Problem statement:
Scan the following data for lines with "greater" and state how many there are, as a number only.

[Records from a dataset]

= Beginning of Section =

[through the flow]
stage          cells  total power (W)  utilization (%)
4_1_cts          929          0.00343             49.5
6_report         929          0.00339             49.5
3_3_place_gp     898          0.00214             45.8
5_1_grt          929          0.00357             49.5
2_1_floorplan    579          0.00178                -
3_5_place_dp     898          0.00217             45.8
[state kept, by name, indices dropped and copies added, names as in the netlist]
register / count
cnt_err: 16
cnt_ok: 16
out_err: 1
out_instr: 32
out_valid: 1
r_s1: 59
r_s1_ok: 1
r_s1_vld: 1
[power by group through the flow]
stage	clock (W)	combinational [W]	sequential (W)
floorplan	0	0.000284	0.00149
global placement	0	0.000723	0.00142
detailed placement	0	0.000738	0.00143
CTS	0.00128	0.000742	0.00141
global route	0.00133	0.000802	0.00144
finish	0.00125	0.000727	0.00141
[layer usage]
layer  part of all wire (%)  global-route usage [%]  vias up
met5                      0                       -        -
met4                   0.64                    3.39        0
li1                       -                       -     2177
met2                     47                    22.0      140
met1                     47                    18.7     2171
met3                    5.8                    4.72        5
==> src/rtl/ifu_fetch.sv <==
// rtl/ifu_fetch.sv - instruction fetch unit: PC sequencing, imem handshake, held-instruction handoff
// Optional macro IFU_ALIGN_CHECK_EN: a misaligned next-PC halts the unit and sets misalign.
// When the macro is undefined, the low two bits of the next-PC are forced to zero.
module ifu_fetch #(
  parameter logic [31:0] RESET_PC = 32'h0000_3000
) (
  input  logic        clk,
  input  logic        reset,
  output logic        imem_req,
  output logic [31:0] imem_addr,
  input  logic        imem_ack,
  input  logic [31:0] imem_rdata,
  output logic [31:0] instr,
  output logic        instr_valid,
  input  logic        instr_ready,
  output logic [31:0] pc,
  output logic [31:0] pc4,
  input  logic [2:0]  npc_op,
  input  logic        br_taken,
  input  logic [31:0] rs_data,
  output logic        misalign
);

  localparam logic [1:0] BOOT  = 2'd0;
  localparam logic [1:0] FETCH = 2'd1;
  localparam logic [1:0] HOLD  = 2'd2;
  localparam logic [1:0] HALT  = 2'd3;

  logic [1:0]  state;
  logic [31:0] br_off;
  logic [31:0] npc_raw;
  logic [31:0] npc;

  assign imem_req    = (state == FETCH);
  assign imem_addr   = pc;
  assign instr_valid = (state == HOLD);
  assign pc4         = pc + 32'd4;

  // Next-PC selection from the decoder code; only consumed in the retire cycle.
  always_comb begin
    br_off  = {{14{instr[15]}}, instr[15:0], 2'b00};
    npc_raw = pc4;
    case (npc_op)
      3'b001:         npc_raw = br_taken ? (pc4 + br_off) : pc4;
      3'b010, 3'b011: npc_raw = {pc[31:28], instr[25:0], 2'b00};
      3'b100:         npc_raw = rs_data;
      default:        npc_raw = pc4;
    endcase
  end

`ifdef IFU_ALIGN_CHECK_EN
  assign npc = npc_raw;

  // Fetch sequencer; a misaligned target freezes pc and parks the unit in HALT.
  always_ff @(posedge clk or posedge reset) begin
    if (reset) begin
      state    <= BOOT;
      pc       <= RESET_PC;
      instr    <= '0;
      misalign <= 1'b0;
    end else begin
      case (state)
        BOOT:  state <= FETCH;
        FETCH: if (imem_ack) begin
                 instr <= imem_rdata;
                 state <= HOLD;
               end
        HOLD:  if (instr_ready) begin
                 if (|npc[1:0]) begin
                   misalign <= 1'b1;
                   state    <= HALT;
                 end else begin
                   pc    <= npc;
                   state <= FETCH;
                 end
               end
        HALT:  state <= HALT;
      endcase
    end
  end
`else
  assign npc      = npc_raw & 32'hFFFF_FFFC;
  assign misalign = 1'b0;

  // Fetch sequencer; targets are word-aligned so HALT is never entered.
  always_ff @(posedge clk or posedge reset) begin
    if (reset) begin
      state <= BOOT;
      pc    <= RESET_PC;
      instr <= '0;
    end else begin
      case (state)
        BOOT:  state <= FETCH;
        FETCH: if (imem_ack) begin
                 instr <= imem_rdata;
                 state <= HOLD;
               end
        HOLD:  if (instr_ready) begin
                 pc    <= npc;
                 state <= FETCH;
               end
        HALT:  state <= HALT;
      endcase
    end
  end
`endif

endmodule
## src/rtl/regfile_wb_arbiter.sv

```systemverilog
// Writeback arbiter for the single register-file write port: dbg has strict priority,
// and mem/alu share the port round-robin. It also keeps a saturating count of denied requests.
module regfile_wb_arbiter #(
    parameter int          XLEN       = 64,
    parameter int          REG_ADDR_W = 5,
    parameter int          CNT_W      = 16,
    parameter int unsigned DBG_EN     = 1
) (
    input  logic                  clk,
    input  logic                  rst_n,
    input  logic                  dbg_valid,
    output logic                  dbg_ready,
    input  logic [REG_ADDR_W-1:0] dbg_rd,
    input  logic [XLEN-1:0]       dbg_data,
    input  logic                  mem_valid,
    output logic                  mem_ready,
    input  logic [REG_ADDR_W-1:0] mem_rd,
    input  logic [XLEN-1:0]       mem_data,
    input  logic                  alu_valid,
    output logic                  alu_ready,
    input  logic [REG_ADDR_W-1:0] alu_rd,
    input  logic [XLEN-1:0]       alu_data,
    output logic                  RegWrite,
    output logic [REG_ADDR_W-1:0] WriteReg,
    output logic [XLEN-1:0]       WriteData,
    output logic [CNT_W-1:0]      deny_cnt
);

    typedef enum logic [1:0] {GNT_NONE, GNT_DBG, GNT_MEM, GNT_ALU} grant_e;
    typedef enum logic {RR_ALU, RR_MEM} rr_e;

    localparam logic [CNT_W-1:0] CNT_MAX = {CNT_W{1'b1}};

    rr_e                   rr_q, rr_d;
    grant_e                grant;
    logic                  dbg_req;
    logic                  same_rd;
    logic [REG_ADDR_W-1:0] sel_rd;
    logic [XLEN-1:0]       sel_data;

    logic                  regwrite_q, regwrite_d;
    logic [REG_ADDR_W-1:0] wreg_q, wreg_d;
    logic [XLEN-1:0]       wdata_q, wdata_d;
    logic [CNT_W-1:0]      cnt_q, cnt_d;

    logic [2:0]            req_vec;
    logic [2:0]            rdy_vec;
    logic [2:0]            deny_vec;
    logic [1:0]            deny_inc;
    logic [CNT_W+1:0]      cnt_sum;

    always_comb begin
        dbg_req = (DBG_EN != 0) && dbg_valid;
        // Equal nonzero rd means mem is the older instruction, so it must land first.
        same_rd = (mem_rd == alu_rd) && (mem_rd != '0);
    end

    always_comb begin
        grant = GNT_NONE;
        if (!rst_n) begin
            grant = GNT_NONE;
        end else if (dbg_req) begin
            grant = GNT_DBG;
        end else if (mem_valid && alu_valid) begin
            grant = (same_rd || rr_q == RR_MEM) ? GNT_MEM : GNT_ALU;
        end else if (mem_valid) begin
            grant = GNT_MEM;
        end else if (alu_valid) begin
            grant = GNT_ALU;
        end
    end

    assign dbg_ready = (grant == GNT_DBG);
    assign mem_ready = (grant == GNT_MEM);
    assign alu_ready = (grant == GNT_ALU);

    always_comb begin
        sel_rd   = '0;
        sel_data = '0;
        case (grant)
            GNT_DBG: begin
                sel_rd   = dbg_rd;
                sel_data = dbg_data;
            end
            GNT_MEM: begin
                sel_rd   = mem_rd;
                sel_data = mem_data;
            end
            GNT_ALU: begin
                sel_rd   = alu_rd;
                sel_data = alu_data;
            end
            default: begin
                sel_rd   = '0;
                sel_data = '0;
            end
        endcase
    end

    // Round-robin pointer: dbg grants leave it alone.
    always_comb begin
        rr_d = rr_q;
        case (grant)
            GNT_MEM: rr_d = RR_ALU;
            GNT_ALU: rr_d = RR_MEM;
            default: rr_d = rr_q;
        endcase
    end

    // Writes to x0 are consumed but never reach the register file; the address and data hold.
    always_comb begin
        regwrite_d = (grant != GNT_NONE) && (sel_rd != '0);
        wreg_d     = regwrite_d ? sel_rd : wreg_q;
        wdata_d    = regwrite_d ? sel_data : wdata_q;
    end

    assign req_vec = {dbg_req, mem_valid, alu_valid};
    assign rdy_vec = {dbg_ready, mem_ready, alu_ready};

    generate
        for (genvar gi = 0; gi < 3; gi++) begin : g_deny
            assign deny_vec[gi] = req_vec[gi] & ~rdy_vec[gi];
        end
    endgenerate

    always_comb begin
        deny_inc = {1'b0, deny_vec[0]} + {1'b0, deny_vec[1]} + {1'b0, deny_vec[2]};
        cnt_sum  = (CNT_W+2)'(cnt_q) + (CNT_W+2)'(deny_inc);
        cnt_d    = (cnt_sum > (CNT_W+2)'(CNT_MAX)) ? CNT_MAX : cnt_sum[CNT_W-1:0];
    end

    always_ff @(posedge clk or negedge rst_n) begin
        if (!rst_n) begin
            rr_q       <= RR_ALU;
            regwrite_q <= 1'b0;
            wreg_q     <= '0;
            wdata_q    <= '0;
            cnt_q      <= '0;
        end else begin
            rr_q       <= rr_d;
            regwrite_q <= regwrite_d;
            wreg_q     <= wreg_d;
            wdata_q    <= wdata_d;
            cnt_q      <= cnt_d;
        end
    end

    assign RegWrite  = regwrite_q;
    assign WriteReg  = wreg_q;
    assign WriteData = wdata_q;
    assign deny_cnt  = cnt_q;

endmodule

```

## config.mk

```make
export PLATFORM = sky130hd
export DESIGN_NAME = regfile_wb_arbiter
export DESIGN_NICKNAME = d
export VERILOG_FILES = /design/src/rtl/regfile_wb_arbiter.sv
export SDC_FILE = /design/constraint.sdc
export NUM_CORES = 1
export LEC_CHECK = 0
export BUFFER_PORTS_ARGS = -buffer_cell sky130_fd_sc_hd__buf_2
export CELL_PAD_IN_SITES_DETAIL_PLACEMENT = 0
export CELL_PAD_IN_SITES_GLOBAL_PLACEMENT = 2
export CORE_AREA = 2 2 207 107
export DETAILED_ROUTE_END_ITERATION = 10
export DIE_AREA = 0 0 209 109
export PLACE_DENSITY = 0.9
export RECOVER_POWER = 50
export SLEW_MARGIN = 20
export SYNTH_ARGS = -nofsm -noshare
export SYNTH_HDL_FRONTEND = slang
export SYNTH_SLANG_ARGS = --single-unit
```

## constraint.sdc

```tcl
create_clock -name clk -period 5.7 [get_ports clk]
set_input_delay 0.57 -clock clk [delete_from_list [all_inputs] [get_ports clk]]
set_output_delay 0.57 -clock clk [all_outputs]
set_load 0.05 [all_outputs]
```

# Word level (Yosys, flattened, before mapping)
# Cells that the tools add are included.
# totals
register_bits,87
in_bits,212
# classes
n_eq_ne,4
muxes,10
n_bitwise,6
add_sub_neg,3
magnitude_cmp,1
reduce_logical,8
# op_table
operator,n
64-bit one-hot mux with 3 select lines,1
16-bit by 2-bit adder with 17-bit output,1
"17-bit by 16-bit greater-than comparator with 1-bit output, second input constant",1
16-bit two-way mux,1
5-bit one-hot mux with 3 select lines,1
2-bit two-way mux,5
5-bit nonzero test,2
5-bit equality test,1
"2-bit equality test, second input constant",2
2-bit nonzero test,2
1-bit AND,3
1-bit logical AND,3
1-bit NOT,3
1-bit by 1-bit adder with 2-bit output,1
2-bit by 1-bit adder with 2-bit output,1
"2-bit by 1-bit equality test with 1-bit output, second input constant",1
1-bit one-hot mux with 2 select lines,1
1-bit logical OR,1
1-bit two-way mux,1

# Depth between registers and ports, before layout
# depth
word_depth,15
depth_mapped,19

# Worst setup path after synthesis
# Ideal clock, no wire load.
# synth_timing
path_kind,input -> register
startpoint,in mem_rd[1]
endpoint,reg cnt_q[10] (netlist: deny_cnt[10])
path_stages,19
path_slack_ns,0.960
arrival_time_ns,4.672
n_path_buf,4
path_cell_list,or4_1 -> a21oi_1 -> o21ai_1 -> o21a_1 -> buf_6 -> buf_2 -> buf_1 -> o21ai_0 -> fa_1 -> inv_1 -> ha_1 -> inv_1 -> fa_1 -> nor2_1 -> and3_1 -> nand2_1 -> or3_1 -> clkbuf_1 -> nand2_1
# synth_via
elab_chain_cells,15
word_cells_on_any_way,22
cone_classes,3 x add/sub; 1 x order compare; 4 x eq/ne; 5 x mux; 6 x bitwise; 3 x reduce/logical
# synth_lines
item,line_no,source
"start, declared",17,"input logic [REG_ADDR_W-1:0] mem_rd,"
5-bit equality test or 5-bit nonzero test (tied branches),55,same_rd = (mem_rd == alu_rd) && (mem_rd != '0);
1-bit logical AND *,55,
1-bit logical OR *,65,grant = (same_rd || rr_q == RR_MEM) ? GNT_MEM : GNT_ALU;
1-bit two-way mux *,65,
2-bit two-way mux *,64,end else if (mem_valid && alu_valid) begin
2-bit two-way mux *,62,end else if (dbg_req) begin
2-bit two-way mux *,60,if (!rst_n) begin
"2-bit equality test, on equally long branches","75, 74",
1-bit NOT,122,assign deny_vec[gi] = req_vec[gi] & ~rdy_vec[gi];
1-bit AND,122,
1-bit by 1-bit adder with 2-bit output,127,"deny_inc = {1'b0, deny_vec[0]} + {1'b0, deny_vec[1]} + {1'b0, deny_vec[2]};"
2-bit by 1-bit adder with 2-bit output *,127,
16-bit by 2-bit adder with 17-bit output *,128,cnt_sum = (CNT_W+2)'(cnt_q) + (CNT_W+2)'(deny_inc);
17-bit by 16-bit greater-than comparator with 1-bit output,129,cnt_d = (cnt_sum > (CNT_W+2)'(CNT_MAX)) ? CNT_MAX : cnt_sum[CNT_W-1:0];
16-bit two-way mux *,129,
named net cnt_d[10],44,"logic [CNT_W-1:0] cnt_q, cnt_d;"
"end signal, assigned",144,cnt_q <= cnt_d;
"end, declared",44,
# Mark *: on every way through the listed nets, which the timed path passes. The rest lies on a longest branch.
# A chain may end at the register's enable or synchronous reset.

# Worst setup path after layout
# layout_timing
startpoint,in mem_rd[1]
endpoint,reg cnt_q[5] (netlist: deny_cnt[5])
# The elaborated chain is that of the path after synthesis.

==> run summary <==
Reg2reg setup slack -> 2040 ps
Hold_ws -> 466 ps
Worst slew pin tran -> 2950 ps
Synth area leader -> dfrtp_1
Final Net Count -> 1014
Postcts setup bufs -> 0
Overall Power -> 2.50 mW
Critical Path Max Stage Delay -> 570 ps
Mapped cell area -> 5190 µm²
Grt total ovfl -> 0
Clk Latency, worst-skew pair -> 340 ps
Outcome -> complete, but fails checks
Synth Area in Simple Gates -> 0.110
Top_reg_cell synth -> dfrtp_1
Drt total wl -> 18600 µm
Global-route wire length before repair -> 28000 µm
CP Class -> in -> reg
Vias after detailed routing -> 4894
Post-synthesis adder-cell area fraction -> 0.0125
Worst Setup SP -> mem_rd[1]
Final instance area -> 7200 µm²
Die Span Y -> 109 µm
Worst hold stages -> 3
Crit path cell chain -> buf_2, or4_1, a21oi_1, o21ai_1, o21a_4, o21ai_0, fa_1, inv_1, ha_1, inv_1, fa_1, nor2_1, and3_1, nand2_1, or3_1, o21ai_0
Synth cell count leaders -> dfrtp_1, nand2_1, o21ai_0
Max Freq -> 0.235 GHz
Post-synth EDFFs -> 0
Via count normalized by instance count -> 4.51
Final max-slew violation count -> 52
Row cnt -> 38
Number of buffers created by CTS -> 9
Tcrit/Tclk final -> 0.747
Failing checks -> capacitance limit, slew limit
Share of cells above drive strength 1 -> 0.371
Worst Reg-to-Reg Cells -> 14
Detailed Place HPWL -> 14300 µm
Setup TNS -> 0 ps
Number of hold buffers added after CTS -> 0
Top-area cell type share of the netlist area -> 0.419
PnR worst setup slack -> 1440 ps
Starting Density -> 0.245
Clock Skews -> 11.1 ps
DR pass1 iterations -> 4
Avg WL per Cell -> 17.1 µm
DP Area -> 6960 µm²
Ys async rst share -> 1.00
Pre-CTS WS -> 1120 ps
PwrDens -> 348 nW/µm²
R2R Path Start -> rr_q$_DFFE_PN0P_
Slew headroom -> -0.967
Post-synthesis average cell area -> 10.2 µm²
Worst r2r dst -> deny_cnt[5]$_DFF_PN0_
PortBufs -> 300
DRC -> 0
Vias in the first global route -> 4791
Mux share of post-synthesis cell area -> 0.286
Maxcap violations -> 1
Sink of the worst hold path -> WriteReg[4]$_DFFE_PN0P_
Beginning of the worst hold path -> dbg_rd[4]
Clock Tree Root -> clkbuf_16
CP Data Arrival Time -> 4510 ps
Ports -> 301
Lkg Pwr -> 3.70 nW
CTS tree -> done
CP top delay family -> simple AND/OR/NAND/NOR gates
Crit end category -> flop
Seq/Total Area, Yosys -> 0.419
RePlAce Congestion -> 0.844
Synth Area in XOR/XNOR -> 0.0236
Initial antenna violation count -> 8
Initial DRC count -> 297
Area delta synth->final -> 38.8%
Final Hold Fails -> 0
Synth Instances -> 510
H-tree depth -> 3
CP required -> 5950 ps
Area of the die -> 22800 µm²
Util after Layout -> 0.340
CTS clk-pin slew, worst paths -> 70 ps
Clock power frac -> 0.270
Worst min path class -> in -> reg
Clock Path Buffers -> 2
Int Power -> 1.46 mW
Tmin final -> 4260 ps
Post-Synthesis Net Count -> 726
Peak supply drop -> 0.202 mV
Combinational Power Share -> 0.403
Core box area -> 21200 µm²
Clk sinks -> 87
Area contributors post-synth -> dfrtp_1, mux2i_1, mux2_2
Synthesis-stage register bit count -> 87
Compound-Gate Fraction of Synth Area -> 0.110
P_sw -> 1.04 mW
Setup-failing EPs final -> 0
Buf+Inv Stages, Crit Path -> 3
Critical path peak fanout -> 13
Filler cells -> 2245
Total track usage -> 0.162
CP max-delay cell -> or4_1
CTS resizes -> 0
Yosys warns -> 0
Largest family of logic cells by synthesized area -> multiplexers
Chip Width -> 209 µm
Placed cells -> 1067
Largest net degree at the start of global routing -> 73
Post-route antenna net violation count -> 0
Switch share -> 0.417
Cell variety after synth -> 49
Sequential share of power -> 0.328
RSZ-0062 raised after global routing -> no
Non-Filler Instances -> 1086
Most frequent cell after synthesis -> dfrtp_1
Startpoint type of the worst setup path -> primary input
## placed cells by master, fill, tap and decap left out, drive strengths merged, types with 4 or more instances in the layout
cell | netlist | final
buf | 10 | 228
clkbuf | 21 | 90
dfrtp | 87 | 87
nand2 | 86 | 86
o21ai | 72 | 72
mux2 | 67 | 67
mux2i | 66 | 66
nor2 | 12 | 12
inv | 11 | 11
xnor2 | 10 | 10
a21oi | 6 | 6
nor2b | 5 | 5
nand3 | 5 | 5
nand2b | 4 | 4
and3 | 4 | 4
xor2 | 4 | 4
## flip-flops by register name, summed over array words and instances (netlist names)
name	count
deny_cnt	16
WriteReg	5
RegWrite	1
rr_q	1
WriteData	64
## final cells by class
cell class	count	area, µm²	area share
clock inverter	6	109	0.0151
clock buffer	10	229	0.0318
multi-input combinational	381	2830	0.393
antenna	3	7.51	0.00104
tap	280	350	0.0486
timing repair buffer	308	1460	0.203
inverter	11	41.3	0.00573
sequential	87	2180	0.302
## metal layers
| metal | GRT usage | wire, µm | vias up |
|---|---|---|---|
| li1 | - | - | 2384 |
| met1 | 0.224 | 8950 | 2285 |
| met2 | 0.236 | 7590 | 199 |
| met3 | 0.0726 | 1850 | 18 |
| met4 | 0.0230 | 108 | 8 |
| met5 | 0 | 54 | - |
## how the worst max path moves through the flow
stage	to	slack, ps	cells after the start
3_5_place_dp	deny_cnt[5]$_DFF_PN0_	1120	16
4_1_cts	deny_cnt[5]$_DFF_PN0_	1480	16
3_3_place_gp	deny_cnt[5]$_DFF_PN0_	1170	16
6_report	deny_cnt[5]$_DFF_PN0_	1440	16
2_1_floorplan	deny_cnt[10]$_DFF_PN0_	960	19
5_1_grt	deny_cnt[5]$_DFF_PN0_	1200	16
## worst reg2reg max path: cells and delay by family, from the launching register on
kind / cells / cell delay (ps)
AND/OR/NAND/NOR: 4 / 1100
AO/OA/AOI/OAI: 4 / 760
buffers and inverters: 3 / 240
adder cells (fa/ha/maj): 3 / 1040
flip-flops: 1 / 410
## power groups by stage
| stage | clock, mW | combinational, mW | sequential, mW |
|---|---|---|---|
| after floorplan | 0 | 0.347 | 1.21 |
| after global placement | 0 | 1.05 | 0.825 |
| after detailed placement | 0 | 1.05 | 0.826 |
| after CTS | 0.703 | 1.05 | 0.818 |
| after global routing | 0.731 | 1.08 | 0.836 |
| final | 0.676 | 1.01 | 0.821 |
## logic make-up (layout without fill, tap and decap cells)
family / after synthesis / count (layout)
buf+inv: 42 / 335
compound gates: 99 / 99
other cells: 0 / 3
flops: 87 / 87
fa+ha+maj: 4 / 4
simple gates: 131 / 131
mux: 133 / 133
xor+xnor: 14 / 14
Note: power is estimated with default switching activity, not from simulation.
`src/rtl/serial_adder.sv`:
```
`default_nettype none
// ============================================================================
// Module   : serial_adder
// Brief    : Multi-cycle WIDTH-bit adder, STEP bits per cycle, LSB first.
//            Optional subtract mode when SERIAL_ADDER_SUB_EN is defined.
// Revision : 1.0 - initial release
// ============================================================================
module serial_adder #(
  parameter int WIDTH = 8,
  parameter int STEP  = 1
) (
  input  logic             clk,
  input  logic             rst_n,
  input  logic             start,
  input  logic [WIDTH-1:0] a,
  input  logic [WIDTH-1:0] b,
  input  logic             cin,
`ifdef SERIAL_ADDER_SUB_EN
  input  logic             sub,
`endif
  output logic             busy,
  output logic             done,
  output logic [WIDTH-1:0] sum,
  output logic             cout
);

  localparam int NSTEP = WIDTH / STEP;
  localparam int CNT_W = $clog2(NSTEP + 1);
  localparam logic [CNT_W-1:0] c_last = CNT_W'(NSTEP - 1);

  localparam logic [1:0] c_st_idle = 2'd0;
  localparam logic [1:0] c_st_run  = 2'd1;
  localparam logic [1:0] c_st_done = 2'd2;

  generate
    if (WIDTH < 1 || STEP < 1 || (WIDTH % STEP) != 0) begin : g_bad_cfg
      $fatal(1, "serial_adder: WIDTH must be a positive multiple of STEP");
    end
  endgenerate

  logic [1:0]       r_state;
  logic [1:0]       w_state_next;
  logic [WIDTH-1:0] r_a;
  logic [WIDTH-1:0] r_b;
  logic             r_carry;
  logic [WIDTH-1:0] r_res;
  logic [CNT_W-1:0] r_cnt;
  logic [WIDTH-1:0] r_sum;
  logic             r_cout;
  logic [STEP:0]    w_slice;
  logic [WIDTH-1:0] w_res_next;
  logic [WIDTH-1:0] w_b_in;
  logic             w_c_in;
  logic             w_last;

`ifdef SERIAL_ADDER_SUB_EN
  // Subtraction is a + ~b + 1; the caller's carry-in is irrelevant then.
  assign w_b_in = sub ? ~b : b;
  assign w_c_in = sub ? 1'b1 : cin;
`else
  assign w_b_in = b;
  assign w_c_in = cin;
`endif

  assign w_slice = {1'b0, r_a[STEP-1:0]} + {1'b0, r_b[STEP-1:0]}
                 + {{STEP{1'b0}}, r_carry};
  assign w_last  = (r_cnt == c_last);

  generate
    if (STEP == WIDTH) begin : g_res_single
      assign w_res_next = w_slice[STEP-1:0];
    end else begin : g_res_shift
      assign w_res_next = {w_slice[STEP-1:0], r_res[WIDTH-1:STEP]};
    end
  endgenerate

  always_ff @(posedge clk or negedge rst_n) begin
    if (!rst_n) begin
      r_state <= c_st_idle;
    end else begin
      r_state <= w_state_next;
    end
  end

  always_comb begin
    w_state_next = r_state;
    case (r_state)
      c_st_idle: if (start)  w_state_next = c_st_run;
      c_st_run:  if (w_last) w_state_next = c_st_done;
      c_st_done: w_state_next = c_st_idle;
      default:   w_state_next = c_st_idle;
    endcase
  end

  always_comb begin
    busy = (r_state != c_st_idle);
    done = (r_state == c_st_done);
  end

  always_ff @(posedge clk or negedge rst_n) begin
    if (!rst_n) begin
      r_a     <= '0;
      r_b     <= '0;
      r_carry <= 1'b0;
      r_res   <= '0;
      r_cnt   <= '0;
      r_sum   <= '0;
      r_cout  <= 1'b0;
    end else begin
      case (r_state)
        c_st_idle: begin
          if (start) begin
            r_a     <= a;
            r_b     <= w_b_in;
            r_carry <= w_c_in;
            r_cnt   <= '0;
          end
        end
        c_st_run: begin
          r_a     <= r_a >> STEP;
          r_b     <= r_b >> STEP;
          r_carry <= w_slice[STEP];
          r_res   <= w_res_next;
          r_cnt   <= r_cnt + CNT_W'(1);
          // Visible result only changes at the completion edge.
          if (w_last) begin
            r_sum  <= w_res_next;
            r_cout <= w_slice[STEP];
          end
        end
        default: ;
      endcase
    end
  end

  assign sum  = r_sum;
  assign cout = r_cout;

endmodule
`default_nettype wire

```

= End of Section =

Written answer:
2